Only time will allow us to get the full perspective of what he has meant to the organization, Charlotte and the Carolinas. There are plenty of memories on and off the field that characterize his time and there is plenty he should be remembered for over his nine years with the Panthers organization.
Of all the ways to put his career in perspective, we’re going to illustrate the impact of his ups and the downs on and off the field through the numbers that defined his career.
How much money the Cam Newton Foundation has given in grant funding, year-round programming resources and donations to schools and non-profit agencies in Atlanta and Charlotte since it was established in 2012, per Kim Beal, Executive Director of the Cam Newton Foundation. More than 12,500 student-athletes have been impacted and more than 11,850 students have been fed or received assistance during the holiday season because of the events the foundation holds. From his annual Thanksgiving Jam and Santa Cam’s Surprise Sleigh events during the holiday season to a variety of events throughout the spring.
Newton’s off-the-field impact has been just as powerful as what he has been able to do on the field. Some of what he does is public and promoted, but not all of his actions extend to the public light.
After Panthers home games, he provided items from pizza to blankets and everything in between to homeless individuals. It’s not something that’s at all connected to the Foundation, the money that went into that can’t be accounted for in the $5.13 million figure. People involved in his foundation weren’t even aware he was doing it, and then pictures of him walking around Tryon Street in Uptown Charlotte showed up online. He’d take friends and family with him, sometimes it was documented, sometimes not. Newton aspired to be approachable and accessible so that he could impact many.
Newton will leave the Panthers as the franchise leader in a variety of passing categories, but his 29,041 total passing yards most accurately reflect the time he has put in. He has nearly 10,000 more passing yards than the next closest player (Jake Delhomme) and averaged 232.3 yards per game. He is also the franchise leader in touchdown passes, pass attempts, completions and 300-yard passing games.
Of all the individual throws or touchdown passes that could be used to remember him, this number shows the durability he had through the first seven seasons of his career. It also reflects the place he has all-time among Panthers quarterbacks. It will take a long time for someone to top him.
His MVP year and the season that he led the Panthers on a Super Bowl run. It was statistically the best year of his career for a multitude of reasons, including his 10 interceptions and 35 touchdown passes, in addition to 10 rushing touchdowns. He became the first player in NFL history with at least 30 touchdown passes and 10 rushing touchdowns in a single season.

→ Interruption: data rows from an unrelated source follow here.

$ cat config.mk
export PLATFORM = sky130hd
export DESIGN_NAME = pipeline_stall_ctrl
export DESIGN_NICKNAME = d
export VERILOG_FILES = /design/src/rtl/pipeline_stall_ctrl_pkg.sv /design/src/rtl/pipeline_stall_ctrl_mem_phase_fsm.sv /design/src/rtl/pipeline_stall_ctrl.sv
export SDC_FILE = /design/constraint.sdc
export NUM_CORES = 1
export LEC_CHECK = 0
export BUFFER_PORTS_ARGS = -buffer_cell sky130_fd_sc_hd__buf_2
export CORE_MARGIN = 2
export CORE_UTILIZATION = 40
export DETAILED_ROUTE_END_ITERATION = 6
export PLACE_DENSITY = 0.85
export SYNTH_ARGS = -nofsm -noshare
export SYNTH_HDL_FRONTEND = slang
export SYNTH_SLANG_ARGS = --single-unit
$ cat constraint.sdc
create_clock -name clk -period 2 [get_ports clk]
set_input_delay 0.2 -clock clk [delete_from_list [all_inputs] [get_ports clk]]
set_output_delay 0.2 -clock clk [all_outputs]
set_load 0.02 [all_outputs]
$ cat src/rtl/pipeline_stall_ctrl_pkg.sv
// Shared LC-3b pipeline types: memory-phase FSM states, bank indices
// and a saturating increment for the performance counters.
package lc3b_types;

  typedef enum logic [1:0] {
    IDLE   = 2'd0,
    ACCESS = 2'd1,
    DONE   = 2'd2
  } ctrl_state_t;

  localparam int BANK_PC = 0;
  localparam int BANK_FD = 1;
  localparam int BANK_DX = 2;
  localparam int BANK_XM = 3;
  localparam int BANK_MW = 4;

  function automatic logic [31:0] sat_inc(input logic [31:0] v);
    return (v == 32'hFFFF_FFFF) ? v : v + 32'd1;
  endfunction

endpackage

$ cat src/rtl/pipeline_stall_ctrl_mem_phase_fsm.sv
// Multi-phase data access sequencer (IDLE/ACCESS/DONE).
// In: clk, reset, inst/data resp, mem_req_valid, mem_phases.
// Out: data_ok, mem_access_en, mem_phase, phase_addr_load.
module mem_phase_fsm
  import lc3b_types::*;
#(
  parameter int MAX_PHASES = 2,
  parameter int CW = $clog2(MAX_PHASES + 1),
  parameter int PW = (MAX_PHASES > 1) ? $clog2(MAX_PHASES) : 1
) (
  input  logic          clk,
  input  logic          reset,
  input  logic          inst_mem_resp,
  input  logic          data_mem_resp,
  input  logic          mem_req_valid,
  input  logic [CW-1:0] mem_phases,
  output logic          data_ok,
  output logic          mem_access_en,
  output logic [PW-1:0] mem_phase,
  output logic          phase_addr_load
);

  ctrl_state_t   state;
  logic [CW-1:0] phases_q;
  logic [CW-1:0] last;
  logic          is_last;
  logic          resp_last;
  logic          adv;

  // A zero phase count is treated as a single access.
  assign last      = (phases_q == '0) ? '0 : phases_q - CW'(1);
  assign is_last   = CW'(mem_phase) >= last;
  assign resp_last = (state == ACCESS) & data_mem_resp & is_last;

  assign data_ok = ~mem_req_valid | (state == DONE) | resp_last;
  assign adv     = inst_mem_resp & data_ok;

  assign mem_access_en = ~reset &
    (((state == IDLE) & mem_req_valid) | (state == ACCESS));

  assign phase_addr_load = ~reset & (state == ACCESS) &
    data_mem_resp & ~is_last;

  always_ff @(posedge clk) begin
    if (reset) begin
      state     <= IDLE;
      mem_phase <= '0;
      phases_q  <= CW'(1);
    end else begin
      unique case (state)
        IDLE: begin
          if (mem_req_valid) begin
            state     <= ACCESS;
            phases_q  <= mem_phases;
            mem_phase <= '0;
          end
        end
        ACCESS: begin
          if (data_mem_resp) begin
            if (!is_last) begin
              mem_phase <= mem_phase + PW'(1);
            end else if (adv) begin
              state     <= IDLE;
              mem_phase <= '0;
            end else begin
              state <= DONE;
            end
          end
        end
        DONE: begin
          if (adv) begin
            state     <= IDLE;
            mem_phase <= '0;
          end
        end
        default: begin
          state     <= IDLE;
          mem_phase <= '0;
        end
      endcase
    end
  end

endmodule

$ cat src/rtl/pipeline_stall_ctrl.sv
// Pipeline advance/stall/flush controller; per-bank load/bubble masks.
// Optional perf counters enabled by macro STALL_CNT_EN.
module pipeline_stall_ctrl
  import lc3b_types::*;
#(
  parameter int NUM_STAGES  = 5,
  parameter int FLUSH_DEPTH = 3,
  parameter int LU_STAGE    = 2,
  parameter int MAX_PHASES  = 2
) (
  input  logic clk,
  input  logic reset,
  input  logic inst_mem_resp,
  input  logic data_mem_resp,
  input  logic mem_req_valid,
  input  logic [$clog2(MAX_PHASES+1)-1:0] mem_phases,
  input  logic load_use,
  input  logic redirect,
  output logic [NUM_STAGES-1:0] stage_load,
  output logic [NUM_STAGES-1:0] stage_reset,
  output logic mem_access_en,
  output logic [((MAX_PHASES>1)?$clog2(MAX_PHASES):1)-1:0] mem_phase,
  output logic phase_addr_load,
  output logic [31:0] perf_stall_cnt,
  output logic [31:0] perf_flush_cnt
);

  localparam int CW = $clog2(MAX_PHASES + 1);
  localparam int PW = (MAX_PHASES > 1) ? $clog2(MAX_PHASES) : 1;

  localparam logic [NUM_STAGES-1:0] ONES = '1;
  localparam logic [NUM_STAGES-1:0] FLUSH_MASK =
    (ONES >> (NUM_STAGES - FLUSH_DEPTH)) << 1;
  localparam logic [NUM_STAGES-1:0] LU_LOAD = ONES << LU_STAGE;
  localparam logic [NUM_STAGES-1:0] LU_BUB =
    NUM_STAGES'(1) << LU_STAGE;

  logic data_ok;
  logic advance;

  mem_phase_fsm #(
    .MAX_PHASES(MAX_PHASES),
    .CW        (CW),
    .PW        (PW)
  ) u_fsm (
    .clk            (clk),
    .reset          (reset),
    .inst_mem_resp  (inst_mem_resp),
    .data_mem_resp  (data_mem_resp),
    .mem_req_valid  (mem_req_valid),
    .mem_phases     (mem_phases),
    .data_ok        (data_ok),
    .mem_access_en  (mem_access_en),
    .mem_phase      (mem_phase),
    .phase_addr_load(phase_addr_load)
  );

  assign advance = inst_mem_resp & data_ok;

  // Redirect wins over load_use: the stalled consumer is squashed anyway.
  always_comb begin
    stage_load  = '0;
    stage_reset = '0;
    if (reset) begin
      stage_reset = ONES;
    end else if (advance) begin
      if (redirect) begin
        stage_load  = ONES;
        stage_reset = FLUSH_MASK;
      end else if (load_use) begin
        stage_load  = LU_LOAD;
        stage_reset = LU_BUB;
      end else begin
        stage_load = ONES;
      end
    end
  end

`ifdef STALL_CNT_EN
  logic [31:0] stall_q;
  logic [31:0] flush_q;

  always_ff @(posedge clk) begin
    if (reset) begin
      stall_q <= '0;
      flush_q <= '0;
    end else begin
      if (!advance)
        stall_q <= sat_inc(stall_q);
      if (advance && redirect)
        flush_q <= sat_inc(flush_q);
    end
  end

  assign perf_stall_cnt = stall_q;
  assign perf_flush_cnt = flush_q;
`else
  assign perf_stall_cnt = '0;
  assign perf_flush_cnt = '0;
`endif

endmodule

==> impl_metrics.csv, run 1 <==
group,metric,value,unit
run_status,outcome,"completed",
layout,fillers,247,
floorplanning,rows,17,
drt,wl,1320,um
floorplanning,core,2230,sq um
placement,pre_cts_ws,0.329,ns
floorplanning,initial_utilization,42.6,%
timing,rsz0062_at_grt,"false",
drt,num_vias,620,
synthesis,synth_compound_area_share,13.9,%
layout,area.growth.synth_to_final,-13.0,%
clock_tree,cts_buffers,3,
grt,grt_antenna_before_repair,0,
clock_tree,cts-htree-levels,1,
drt,wl_per_cell,7.81,um
grt,grt_usage,9.34,%
clock_tree,root_buffer,"clkbuf_4",
drt,dr.pass1.iters,2,
clock_tree,clock_path_buffers,2,
timing,period_minus_slack,1.86,ns
floorplanning,dieArea,2780,sq um
timing,fmax,0.536,GHz
synthesis,ys_ff_latch,5,
timing,skew,0.00783,ns
clock_tree,clock-sinks,5,
synthesis,synth_xor_area_share,0,%
synthesis,syn-instance-count,124,
power,ir_drop,0.263,mV
drt,drc,0,
clock_tree,cts_tree,"built",
grt,grt_max_degree,17,
layout,final_cell_mix,"64 x conb_1, 21 x buf_2, 7 x nand2_1",
placement,io_buffers,21,
synthesis,yosys.area_share.simple,12.9,%
synthesis,synth_top_family_by_area,"buffers and inverters",
synthesis,avgSynthCellArea,7.67,sq um
clock_tree,clk_pin_slew,0.05,ns
grt,grt_first_pass_wirelength,1870,um
timing,hold_viol,0,
clock_tree,cts_setup_buffers,0,
critical_path,critPathMaxFanout,4,
timing,hold_slack,0.208,ns
timing,slew_viol_final,0,
synthesis,synth.mux.area_fraction,1.05,%
placement,place_congestion,0.829,
timing,fin_crit_sh,93.2,%
power,p_leak,0.000474,uW
floorplanning,die_height,52.8,um
timing,setup_tns,0,ns
layout,final_layout_size_suffix_gt1_share,22.0,%
critical_path,cp_data_arrival_time,1.66,ns
critical_path,cp-end-kind,"output pin",
clock_tree,clk_latency,0.25,ns
synthesis,syn-cell-area,951,sq um
synthesis,yosysWarningCount,0,
drt,ant_nets,0,
grt,first_global_vias,476,
run,max_cap_viol_count,0,
synthesis,netlist-cell-type-count,28,
layout,antenna_cells,0,
layout,layout_commonest_cell,"conb_1",
critical_path,crit_required,1.80,ns
power,p_per_area,817,nW/um^2
min_path,worstHoldPathType,"in2reg",
timing,fin_ws,0.136,ns
synthesis,ys_seq_area_share,10.5,%
placement,place_hpwl,1160,um
drt,vias_per_cell,3.67,
floorplanning,num_io_pins,86,
drt,drt-initial-drc-count,6,
power,total_power,676,uW
grt,grt_overflow,0,
timing,setup_viol,0,
floorplanning,die_w,52.8,um
layout,layout.nets,154,
critical_path,crit_type,"reg2out",
synthesis,synthAdderAreaFrac,3.95,%
critical_path,crit_path_start_kind,"register",
[cells by family after synthesis]
family / after synthesis
adders and majority gates: 3
buffers and inverters: 75
muxes: 1
DFF: 5
and+or+nand+nor: 23
other: 1
AOI/OAI and AO/OA: 16
[per-layer routing]
layer	share of wire (%)	routed length [um]	GRT usage (%)
met1	36	476	9.04
met2	50	655	15.2
met3	13	174	4.57
met4	0.91	12	6.84
met5	0	0	0
[final timing paths]
path	from	end	slack, ns	cells past startpoint
worst min-delay path	mem_phases[1]	u_fsm.phases_q[1]	0.21	3
worst max-delay path	u_fsm.state[0]	stage_reset[3]	0.14	7
worst max register to register	u_fsm.state[0]	u_fsm.state[0]	0.60	6
worst min register to register	u_fsm.state[0]	u_fsm.state[0]	0.50	2
[cell usage after synthesis, drive strengths merged]
| library cell | count | area share, % |
|---|---|---|
| and3 | 1 | 0.66 |
| o21bai | 2 | 1.6 |
| nor3b | 1 | 0.79 |
| a211o | 1 | 0.92 |
| dfxtp | 5 | 11 |
| o211ai | 1 | 2.2 |
| a21boi | 1 | 0.79 |
| or2 | 1 | 0.66 |
| ha | 3 | 3.9 |
| o21ai | 1 | 0.53 |
| conb | 1 | 0.39 |
| a31oi | 3 | 2.6 |
| mux2i | 1 | 1.1 |
| nor2 | 5 | 2.0 |
| o32ai | 2 | 1.8 |
| nand2 | 8 | 3.4 |
| nor3 | 1 | 0.53 |
| nand3 | 1 | 0.53 |
| a211oi | 1 | 1.3 |
| nand2b | 5 | 4.3 |
| buf | 71 | 56 |
| a21oi | 4 | 2.1 |
| inv | 4 | 1.6 |
[where the power goes]
group | internal, uW | switching (uW)
Combinational | 123 | 291
Clock | 75.7 | 45.8
Sequential | 122 | 17.6
Total | 321 | 354
[sequential cells by signal (all words and copies together), names as in the netlist]
register / cells
u_fsm.phases_q: 2
u_fsm.mem_phase: 1
u_fsm.state: 2
[final cells by class]
| type | instances | area [sq um] | share of cell area, % |
|---|---|---|---|
| Multi-Input combinational cell | 107 | 546 | 66.0 |
| Clock buffer | 4 | 26.3 | 3.18 |
| Timing Repair Buffer | 21 | 105 | 12.7 |
| Sequential cell | 5 | 100 | 12.1 |
| Inverter | 4 | 15.0 | 1.82 |
| Tap cell | 28 | 35.0 | 4.24 |
[through the flow]
stage          std cells  utilization, %  cell area, sq um
2_1_floorplan        187               -              1190
3_3_place_gp         165            35.7               798
3_5_place_dp         165            35.7               798
4_1_cts              169            36.9               825
5_1_grt              169            37.0               827
6_report             169            37.0               827
[what timing repair did]
action                                  CTS  global route
hold endpoints to repair                  0             0
resized for setup                         0             1
hold buffers                              0             0
endpoints found under the setup margin    0             7
[worst max-delay path, cell delays in order, from the launching register on]
cell and delay (ns):
dfxtp_1 0.35, inv_1 0.07, ha_1 0.21, inv_1 0.13, nand2_1 0.07, o21ai_1 0.29
o21bai_1 0.12, buf_2 0.17
Power figures use the tool's default switching activity.
==> run 2, diff against run 1 <==
--- a/config.mk
+++ b/config.mk
@@ -8,6 +8,7 @@
 export BUFFER_PORTS_ARGS = -buffer_cell sky130_fd_sc_hd__buf_2
 export CORE_MARGIN = 2
 export CORE_UTILIZATION = 40
+export CTS_BUF_LIST = sky130_fd_sc_hd__clkbuf_4 sky130_fd_sc_hd__clkbuf_8
 export DETAILED_ROUTE_END_ITERATION = 6
 export PLACE_DENSITY = 0.85
 export SYNTH_ARGS = -nofsm -noshare
==> run 2 against run 1 <==
- via count stayed put
- largest power group unchanged
- core utilization is 0.17 points higher
- die area unchanged
- critical path depth stayed put
- critical path type unchanged
- global-route usage unchanged
- clock-buffer cell count stayed put
- sequential power hardly changed
- clock power grew 11%
- cell area is 0.45% higher
==> impl_metrics.csv, run 2 (same netlist as run 1, synthesis figures left out) <==
group,metric,value,unit
grt,grt_overflow,0,
layout,antenna_cells,0,
timing,fmax,0.536,GHz
drt,drt-initial-drc-count,6,
floorplanning,dieArea,2780,sq um
drt,num_vias,620,
floorplanning,die_w,52.8,um
clock_tree,cts-htree-levels,1,
critical_path,crit_chain,"inv_1 -> ha_1 -> inv_1 -> nand2_1 -> o21ai_1 -> o21bai_1 -> buf_2",
drt,drc,0,
power,p_per_area,829,nW/um^2
drt,ant_nets,0,
grt,met3_usage,4.57,%
timing,hold_viol,0,
timing,slew_viol_final,0,
drt,dr.pass1.iters,2,
clock_tree,clock-sinks,5,
critical_path,cpLargestDelayFamily,"compound AO/OA/AOI/OAI gates",
clock_tree,clk_latency,0.25,ns
grt,grt_first_pass_wirelength,1870,um
critical_path,cp_data_arrival_time,1.66,ns
clock_tree,cts_tree,"built",
power,p_leak,0.000477,uW
clock_tree,cts_buffers,3,
layout,top_regs,"u_fsm.phases_q: 2 flops, u_fsm.state: 2 flops, u_fsm.mem_phase: 1 flops",
grt,met1_usage,9.04,%
timing,period_minus_slack,1.86,ns
timing,rsz0062_at_grt,"false",
placement,io_buffers,21,
placement,place_hpwl,1160,um
critical_path,cp-end-kind,"output pin",
timing,setup_viol,0,
power,ir_drop,0.263,mV
grt,top_usage_layer,"met2",
critical_path,cpMostUsedCell,"inv_1",
critical_path,crit_required,1.80,ns
critical_path,critPathMaxFanout,4,
floorplanning,die_height,52.8,um
clock_tree,clock_path_buffers,2,
layout,layout_commonest_cell,"conb_1",
floorplanning,initial_utilization,42.6,%
clock_tree,clk_pin_slew,0.05,ns
floorplanning,rows,17,
run_status,outcome,"completed",
critical_path,slowest_stage,"dfxtp_1",
floorplanning,num_io_pins,86,
timing,setup_tns,0,ns
layout,final_cell_mix,"64 x conb_1, 21 x buf_2, 7 x nand2_1",
critical_path,crit_type,"reg2out",
drt,wl,1320,um
grt,grt_usage,9.34,%
run,max_cap_viol_count,0,
timing,skew,0.00771,ns
floorplanning,core,2230,sq um
grt,grtUsageMet2,15.2,%
grt,grt_antenna_before_repair,0,
layout,final_layout_size_suffix_gt1_share,22.7,%
timing,hold_slack,0.208,ns
layout,area.growth.synth_to_final,-12.6,%
timing,fin_crit_sh,93.2,%
grt,first_global_vias,476,
min_path,worstHoldPathType,"in2reg",
clock_tree,cts-hold-fix-buffers,0,
layout,layout.nets,154,
grt,grt_max_degree,17,
clock_tree,root_buffer,"clkbuf_4",
drt,vias_per_cell,3.67,
critical_path,cp_num_buf_inv,3,
drt,wl_per_cell,7.81,um
critical_path,crit_path_start_kind,"register",
placement,place_congestion,0.829,
critical_path,cpPeakStageDelay,0.35,ns
## run 2: layout make-up
type | instances | area [sq um]
clock buffers | 4 | 30.0
fillers | 247 | 1400
inverters | 4 | 15.0
multi-input cells | 107 | 546
flip-flops and latches | 5 | 100
well taps | 28 | 35.0
repair buffers | 21 | 105
## run 2: per-layer routing
layer | part of all wire [%] | wire length, um
met5 | 0 | 0
met4 | 0.91 | 12
met3 | 13 | 174
met2 | 50 | 655
met1 | 36 | 476
## run 2: report_power, final
group / total, uW / internal, uW / switching (uW) / leakage (uW)
sequential: 140 / 122 / 17.6 / 0.0000410
clock: 135 / 89.3 / 45.8 / 0.0000184
combinational: 414 / 123 / 291 / 0.000418
total: 689 / 335 / 355 / 0.000477
## run 2: worst register-to-register path, cell delays in order (launching register included)
cell,delay (ns)
dfxtp_1,0.35
inv_1,0.07
ha_1,0.29
nand2b_4,0.13
o211ai_4,0.09
a31oi_2,0.21
mux2i_1,0.20
## run 2: through the flow
stage / total power, uW / instances / area, sq um / setup slack, ns / utilization [%]
final: 689 / 169 / 831 / 0.136 / 37.2
after global routing: 745 / 169 / 831 / 0.00321 / 37.2
after CTS: 686 / 169 / 828 / 0.0635 / 37.1
after detailed placement: 549 / 165 / 798 / 0.329 / 35.7
after global placement: 545 / 165 / 798 / 0.401 / 35.7
after floorplan: 587 / 187 / 1190 / 0.209 / -
## run 2: final timing paths
path	slack, ns	end	cells past startpoint	from
max	0.14	stage_reset[3]	7	u_fsm.state[0]
min	0.21	u_fsm.phases_q[1]	3	mem_phases[1]
max reg2reg	0.60	u_fsm.state[0]	6	u_fsm.state[0]
min reg2reg	0.50	u_fsm.state[0]	2	u_fsm.state[0]
## run 2: what timing repair did
item / 4_1_cts / 5_1_grt
resized for setup: 0 / 1
endpoints found under the setup margin: 0 / 7
setup buffers: 0 / 0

The year ended in heartbreak with a loss in Super Bowl 50, but the 15-1 regular season and the performance Newton put on that year are an important part of his legacy.
The number of student-athletes that have participated in his 7-on-7 All-Star Team, which affords the opportunity to counsel and prepare elite-level high school players for the next step in their football development. The program has given Newton the ability to mentor up-and-coming players, including 10 active and former NFL players, including Deshaun Watson and Michael Gallup, and 75 college student-athletes currently playing.
Newton has taken 291 sacks in his nine seasons. It’s hard to tell the story of his time in Carolina without the sacks. The sacks that were taken because of his style of play, the sacks that were because of a weak offensive line and the sacks that helped lead to the injures and thus, the end of his time with the Panthers.
Only five players have been sacked more than Newton since he entered the league in 2011 and all of them played more games.
Newton has scored a total of 126 touchdowns in the regular and postseason combined at Bank of America Stadium, but it wasn’t until his fourth home game that he started his touchdown tradition. The idea originated from former Panthers offensive coordinator Mike Shula, who didn’t like Newton’s original celebrations and instead recommended he give the ball to kid in the stands.
120 footballs passed out to young fans in the stands after all the touchdowns he’s scored at home. Perhaps not every one of those balls from the beginning to the end of his nine-year career was given to a young fan, but it’s got to be pretty darn close. The tradition has certainly become one of the more special ones when the Panthers play in Charlotte.
No Panther has more rushing touchdowns than his 58. Jonathan Stewart is the next closest with 51. Newton has the team’s most passing (182) and rushing touchdowns, and it is the most rushing touchdowns by a quarterback since the 1970 NFL-AFL merger. No running back in the team’s 25 years has totaled more than their quarterback. Not many franchises can say that.
The number of surgeries Newton had over the last few years of his career, two on his shoulder and one on his foot in December. Injuries are what led to the end of his time in Carolina, no matter how you look at it. Everything is different if his shoulder doesn’t become a problem in 2018. Not deciding until December to get surgery done — due to trying to avoid it all together — on his Lisfranc injury led to him being more difficult to trade this offseason, especially with the limits due to the coronavirus. The significant injuries helped lead to the beginning of the end.
Former first overall pick, top quarterback in franchise history and number one on his jersey.